From an optimization exercise on the open Yosys and OpenROAD flow, aimed at small area, a short achievable clock period and few clock cycles per item; shortcuts taken in it are not production practice. Only simulation tests tie the RTL to the original design; equivalence was not proved. Power figures rest on the tool's default switching activity, not on a simulated workload.

$ cat flow/design.v
package muldiv_pkg;
    typedef logic [31:0] operand_t;   
    typedef logic [63:0] result_t;    
endpackage
What follows belongs to an exercise in optimizing a design on an open flow for small area, a short achievable clock period and few clock cycles per item; a production flow would make more cautious choices.
No activity file was given, so power comes from the tool's default toggle rates.

==> try-onyx: inputs <==
==> flow/design.v (excerpt) <==
module tpu_top
(
        input  logic clk,
        input  logic rst_n,
        input  logic in_valid,
        input  logic [31:0] a,
        input  logic [31:0] b,
        input  logic out_ready,
        output logic in_ready,
        output logic [31:0] out,
        output logic out_valid,
        output logic done
);
clock: 5.0 ns
lec_check: 0
cap_margin: 20
core_margin: 2
core_utilization: 55
place_density: 0.7
setup_slack_margin: 1.4
slew_margin: 20
synth_hierarchical: 1
standard.sh (not shown) runs the stock make flow with config.mk's settings and CLKGATE_MAP_FILE= SYNTH_SCRIPT=/design/flow/synth_recipe.tcl, a recipe that flattens the netlist after the stock synthesis.
==> flow/flow/run.sh <==
#!/bin/bash
# The standard layout with two changes:
# - the port buffers that buffer_ports inserts are sky130_fd_sc_hd__buf_4 instead of the
#   library's default pick, so the input ports can drive their fanout; every port still
#   gets its own buffer;
# - synthesis is the standard flow's own script (synth_recipe.tcl) except that Yosys's synth skips its
#   generic ABC pass (-noabc), so the full and half adders written in the RTL reach
#   extract_fa as written instead of re-expressed with inverters. Everything else (the
#   -nofsm -noshare synth, flattening, renaming, flip-flop mapping and the final ABC
#   mapping) is unchanged, so the registers are the standard synthesis's.
set -euo pipefail
sed '1s/.*/proc synth {args} { yosys synth -nofsm -noshare -noabc {*}$args }/' \
        synth_recipe.tcl > noabc_synth.tcl
sed "s#SYNTH_SCRIPT=[^ ]*#SYNTH_SCRIPT=$PWD/noabc_synth.tcl#" standard.sh > standard_noabc.sh
export BUFFER_PORTS_ARGS="-buffer_cell sky130_fd_sc_hd__buf_4"
bash standard_noabc.sh > standard.log 2>&1
==> try-tundra (differences from try-onyx) <==
--- a/flow/design.v
+++ b/flow/design.v
@@ -7,17 +7,16 @@
 module tpu_pe
 (
         input  logic [7:0] a_in,
         input  logic [7:0] b_in,
         input  logic [7:0] acc_in,
         output logic [7:0] sum
 );
-        logic pp1, pp2, pp3, pp4, pp5, pp6, pp7, pp8, pp9, pp10, pp11, pp12, pp13, pp14, pp15, pp16, pp17, pp18, pp19, pp20, pp21, pp22, pp23, pp24, pp25, pp26, pp27, pp28, pp29, pp30, pp31, pp32, pp33, pp34, pp35, pp36, s37, c38, s39, c40, s41, c42, s43, c44, s45, c46, s47, c48, s49, c50, s51, c52, s53, c54, s55, c56, s57, c58, s59, c60, s61, c62, s63, c64, s65, c66, s67, c68, s69, c70, s71, c72, s73, c74, s75, c76, s77, c78, s79, c80, s81, c82, s83, c84, s85, c86, x87, x88, x89, x90, x91, x92, x93, x94, x95, x96, x97, x98, x99, x100;
+        logic pp1, pp2, pp3, pp4, pp5, pp6, pp7, pp8, pp9, pp10, pp11, pp12, pp13, pp14, pp15, pp16, pp17, pp18, pp19, pp20, pp21, pp22, pp23, pp24, pp25, pp26, pp27, pp28, pp29, pp30, pp31, pp32, pp33, pp34, pp35, pp36, s37, c38, s39, c40, s41, c42, s43, c44, s45, c46, s47, c48, s49, c50, s51, c52, s53, c54, s55, c56, s57, c58, s59, c60, s61, c62, s63, c64, s65, c66, s67, c68, s69, c70, s71, c72, s73, c74, s75, c76, s77, c78, s79, c80, s81, c82, s83, c84, s85, c86, x87, x88, x89, x90, x91, x92, x93, x94, x95, x96, x97, x98, x99;
         logic [7:4] row0, row1;
-        logic top, c7;
         assign pp1 = ~a_in[0] | ~b_in[0];
         assign pp2 = ~a_in[0] | ~b_in[1];
         assign pp3 = ~a_in[0] | ~b_in[2];
         assign pp4 = ~a_in[0] | ~b_in[3];
         assign pp5 = ~a_in[0] | ~b_in[4];
         assign pp6 = ~a_in[0] | ~b_in[5];
         assign pp7 = ~a_in[0] | ~b_in[6];
@@ -54,91 +53,82 @@
         assign c38 = pp1 & acc_in[0];
         assign s39 = pp2 ^ pp9 ^ acc_in[1];
         assign c40 = (pp2 & pp9) | (pp2 & acc_in[1]) | (pp9 & acc_in[1]);
         assign s41 = c38 ^ s39;
         assign c42 = c38 & s39;
         assign s43 = pp10 ^ pp16 ^ pp3;
         assign c44 = (pp10 & pp16) | (pp10 & pp3) | (pp16 & pp3);
-        assign s45 = acc_in[2] ^ c40 ^ s43;
-        assign c46 = (acc_in[2] & c40) | (acc_in[2] & s43) | (c40 & s43);
+        assign s45 = acc_in[2] ^ s43 ^ c40;
+        assign c46 = (acc_in[2] & s43) | (acc_in[2] & c40) | (s43 & c40);
         assign s47 = c42 ^ s45;
         assign c48 = c42 & s45;
         assign s49 = pp11 ^ pp17 ^ pp22;
         assign c50 = (pp11 & pp17) | (pp11 & pp22) | (pp17 & pp22);
         assign s51 = pp4 ^ acc_in[3] ^ c44;
         assign c52 = (pp4 & acc_in[3]) | (pp4 & c44) | (acc_in[3] & c44);
-        assign s53 = s49 ^ c46 ^ s51;
-        assign c54 = (s49 & c46) | (s49 & s51) | (c46 & s51);
+        assign s53 = s49 ^ s51 ^ c46;
+        assign c54 = (s49 & s51) | (s49 & c46) | (s51 & c46);
         assign s55 = c48 ^ s53;
         assign c56 = c48 & s53;
         assign s57 = pp12 ^ pp18 ^ pp23;
         assign c58 = (pp12 & pp18) | (pp12 & pp23) | (pp18 & pp23);
         assign s59 = pp27 ^ pp5 ^ acc_in[4];
         assign c60 = (pp27 & pp5) | (pp27 & acc_in[4]) | (pp5 & acc_in[4]);
-        assign s61 = c50 ^ s57 ^ s59;
-        assign c62 = (c50 & s57) | (c50 & s59) | (s57 & s59);
-        assign s63 = c52 ^ s61 ^ c54;
-        assign c64 = (c52 & s61) | (c52 & c54) | (s61 & c54);
+        assign s61 = c50 ^ s57 ^ c52;
+        assign c62 = (c50 & s57) | (c50 & c52) | (s57 & c52);
+        assign s63 = s59 ^ s61 ^ c54;
+        assign c64 = (s59 & s61) | (s59 & c54) | (s61 & c54);
         assign s65 = pp13 ^ pp19 ^ pp24;
         assign c66 = (pp13 & pp19) | (pp13 & pp24) | (pp19 & pp24);
         assign s67 = pp28 ^ pp31 ^ pp6;
         assign c68 = (pp28 & pp31) | (pp28 & pp6) | (pp31 & pp6);
-        assign s69 = acc_in[5] ^ c58 ^ c60;
-        assign c70 = (acc_in[5] & c58) | (acc_in[5] & c60) | (c58 & c60);
-        assign s71 = s65 ^ s67 ^ c62;
-        assign c72 = (s65 & s67) | (s65 & c62) | (s67 & c62);
-        assign s73 = s69 ^ s71;
-        assign c74 = s69 & s71;
+        assign s69 = acc_in[5] ^ c58 ^ s65;
+        assign c70 = (acc_in[5] & c58) | (acc_in[5] & s65) | (c58 & s65);
+        assign s71 = s67 ^ c60 ^ s69;
+        assign c72 = (s67 & c60) | (s67 & s69) | (c60 & s69);
+        assign s73 = c62 ^ s71;
+        assign c74 = c62 & s71;
         assign s75 = pp14 ^ pp20 ^ pp25;
         assign c76 = (pp14 & pp20) | (pp14 & pp25) | (pp20 & pp25);
         assign s77 = pp29 ^ pp32 ^ pp34;
         assign c78 = (pp29 & pp32) | (pp29 & pp34) | (pp32 & pp34);
         assign s79 = pp7 ^ acc_in[6] ^ c66;
         assign c80 = (pp7 & acc_in[6]) | (pp7 & c66) | (acc_in[6] & c66);
         assign s81 = c68 ^ s75 ^ s77;
         assign c82 = (c68 & s75) | (c68 & s77) | (s75 & s77);
         assign s83 = c70 ^ s79 ^ s81;
         assign c84 = (c70 & s79) | (c70 & s81) | (s79 & s81);
         assign s85 = c72 ^ s83;
         assign c86 = c72 & s83;
-        tpu_x u_x87 (.a(pp15), .b(pp21), .y(x87));
-        tpu_x u_x88 (.a(pp26), .b(pp30), .y(x88));
-        tpu_x u_x89 (.a(pp33), .b(pp35), .y(x89));
-        tpu_x u_x90 (.a(pp36), .b(pp8), .y(x90));
-        tpu_x u_x91 (.a(acc_in[7]), .b(x87), .y(x91));
-        tpu_x u_x92 (.a(x88), .b(x89), .y(x92));
-        tpu_x u_x93 (.a(x90), .b(c76), .y(x93));
-        tpu_x u_x94 (.a(c78), .b(x91), .y(x94));
-        tpu_x u_x95 (.a(x92), .b(x93), .y(x95));
-        tpu_x u_x96 (.a(x94), .b(c80), .y(x96));
-        tpu_x u_x97 (.a(x95), .b(c82), .y(x97));
-        tpu_x u_x98 (.a(x96), .b(x97), .y(x98));
-        tpu_x u_x99 (.a(x98), .b(c84), .y(x99));
-        tpu_x u_x100 (.a(x99), .b(c86), .y(x100));
+        assign x87 = pp15 ^ pp21;
+        assign x88 = pp26 ^ pp30;
+        assign x89 = pp33 ^ pp35;
+        assign x90 = pp36 ^ pp8;
+        assign x91 = x87 ^ x88;
+        assign x92 = x89 ^ x90;
+        assign x93 = acc_in[7] ^ c76;
+        assign x94 = c78 ^ x91;
+        assign x95 = x92 ^ x93;
+        assign x96 = x94 ^ c80;
+        assign x97 = x95 ^ c82;
+        assign x98 = x96 ^ x97;
+        assign x99 = x98 ^ c84;
         assign sum[0] = s37;
         assign sum[1] = s41;
         assign sum[2] = s47;
         assign sum[3] = s55;
         assign row0[4] = c56;
         assign row1[4] = s63;
         assign row0[5] = s73;
         assign row1[5] = c64;
         assign row0[6] = c74;
         assign row1[6] = s85;
-        assign top = x100;
-        assign {c7, sum[6:4]} = {1'b0, row0[6:4]} + {1'b0, row1[6:4]};
-        tpu_x u_top (.a(top), .b(c7), .y(sum[7]));
-endmodule
-module tpu_x
-(
-        input  logic a,
-        input  logic b,
-        output logic y
-);
-        assign y = a ^ b;
+        assign row0[7] = x99;
+        assign row1[7] = c86;
+        assign sum[7:4] = row0[7:4] + row1[7:4];
 endmodule
 `timescale 1ns/10ps
 module tpu_top
 (
         input  logic clk,
         input  logic rst_n,
         input  logic in_valid,
@@ -149,20 +139,20 @@
         output logic [31:0] out,
         output logic out_valid,
         output logic done
 );
         localparam int N = 4;
         localparam int W = 8;
         logic [1:0]     kin;             
-        logic           first;           
         logic [N-1:0]   orow;            
         logic [N*W-1:0] obuf [1:N-1];    
         logic [N*W-1:0] acc0;            
         logic [N*W-1:0] c_row [1:N-1];   
-        logic last, ob_free, xfer, in_fire, out_fire;
+        logic first, last, ob_free, xfer, in_fire, out_fire;
+        assign first    = (kin == 2'd0);
         assign last     = (kin == 2'd3);
         assign ob_free  = !out_valid || (orow[N-1] && out_ready);
         assign in_ready = first ? (!orow[0] || out_ready) :
                           last  ? ob_free : 1'b1;
         assign in_fire  = in_valid && in_ready;
         assign xfer     = in_fire && last;
         assign out_valid = |orow;
@@ -172,22 +162,20 @@
                 for (int r = 1; r < N; r++) begin
                         out = out | (~obuf[r] & {(N*W){orow[r]}});
                 end
         end
         always_ff @(posedge clk or negedge rst_n) begin
                 if (!rst_n) begin
                         kin  <= 2'd0;
-                        first <= 1'b1;
                         orow <= '0;
                         done <= 1'b0;
                 end else begin
                         done <= out_fire && orow[N-1];
                         if (in_fire) begin
-                                kin   <= kin + 2'd1;
-                                first <= last;
+                                kin <= kin + 2'd1;
                         end
                         if (xfer) begin
                                 orow <= 4'b0001;
                         end else if (out_fire) begin
                                 orow <= {orow[N-2:0], 1'b0};
                         end
                 end
==> flow/config.mk (replaced) <==
export PLATFORM = sky130hd
export DESIGN_NAME = tpu_top
export DESIGN_NICKNAME = tpu_top
export VERILOG_FILES = /design/flow/design.v
export SDC_FILE = /design/flow/constraint.sdc
export NUM_CORES = 4
export LEC_CHECK = 0
export CAP_MARGIN = 20
export CORE_MARGIN = 2
export CORE_UTILIZATION = 40
export PLACE_DENSITY = 0.6
export SETUP_SLACK_MARGIN = 1.0
export SLEW_MARGIN = 20
==> qor summary <==
quantity	try-tundra	try-onyx
Share of cell area taken by flip-flops and latches	0.2627	0.2672
Post-synthesis average cell area	11.47 sq um	11.33 sq um
Library cell contributing the largest single delay on the critical path	sky130_fd_sc_hd__fa_2	sky130_fd_sc_hd__dfstp_4
Weighted congestion at the end of routability-driven global placement	0.8150	0.8176
Clock group share of total power	0.096	0.094
First-pass GRT wire length	98.26 mm	94.39 mm
Met1 Use GR	0.3170	0.4124
Power after layout	23230 uW	21440 uW
Outcome	finished clean	finished clean
Critical Path Stages	14	10
Post-Place Worst Slack	0.3693 ns	0.6803 ns
Worst reg-to-reg path cell count	14	10
Parity-gate share of the synthesized area counting xor and xnor cells	0.1096	0.1019
Number of clock sinks	231	232
Function was not checked in any run of this note: the RTL went through the layout flow alone.

[what the ideal ports hide]
Ports are ideal in the flow. The routed layouts listed here were re-timed in OpenROAD. Step 1 (the two cells are an assumption about what drives the block):
set clk [get_ports {clk}]
set_driving_cell -lib_cell sky130_fd_sc_hd__clkbuf_16 $clk
set_driving_cell -lib_cell sky130_fd_sc_hd__buf_2 [delete_from_list [all_inputs] $clk]
Step 2 times the ports against the registers' clock, not the clock port: input delays grow and output delays shrink by t, the midpoint of the rising clock arrivals with the driver on. Three values: ideal, step 1, step 2; two values: the first two.
run	t (ns)	setup slack, ns	worst setup path after step 2
try-onyx	0.610	1.357 / 1.357 / 0.786	input to register
try-tundra	0.619	1.053 / 1.053 / 0.457	input to register
After both steps setup and hold are still met in every run listed. The setup slack of try-tundra, which loses most, moves by 0.000 ns with the drivers and by -0.596 ns with both steps.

· · · ·

__About this task__:
Return the opening line of the data and every line after it through the line containing "standard.sh (not shown)", please, exactly as written and with nothing added.

__Expected output__:
From an optimization exercise on the open Yosys and OpenROAD flow, aimed at small area, a short achievable clock period and few clock cycles per item; shortcuts taken in it are not production practice. Only simulation tests tie the RTL to the original design; equivalence was not proved. Power figures rest on the tool's default switching activity, not on a simulated workload.

$ cat flow/design.v
package muldiv_pkg;
    typedef logic [31:0] operand_t;   
    typedef logic [63:0] result_t;    
endpackage
What follows belongs to an exercise in optimizing a design on an open flow for small area, a short achievable clock period and few clock cycles per item; a production flow would make more cautious choices.
No activity file was given, so power comes from the tool's default toggle rates.

==> try-onyx: inputs <==
==> flow/design.v (excerpt) <==
module tpu_top
(
        input  logic clk,
        input  logic rst_n,
        input  logic in_valid,
        input  logic [31:0] a,
        input  logic [31:0] b,
        input  logic out_ready,
        output logic in_ready,
        output logic [31:0] out,
        output logic out_valid,
        output logic done
);
clock: 5.0 ns
lec_check: 0
cap_margin: 20
core_margin: 2
core_utilization: 55
place_density: 0.7
setup_slack_margin: 1.4
slew_margin: 20
synth_hierarchical: 1
standard.sh (not shown) runs the stock make flow with config.mk's settings and CLKGATE_MAP_FILE= SYNTH_SCRIPT=/design/flow/synth_recipe.tcl, a recipe that flattens the netlist after the stock synthesis.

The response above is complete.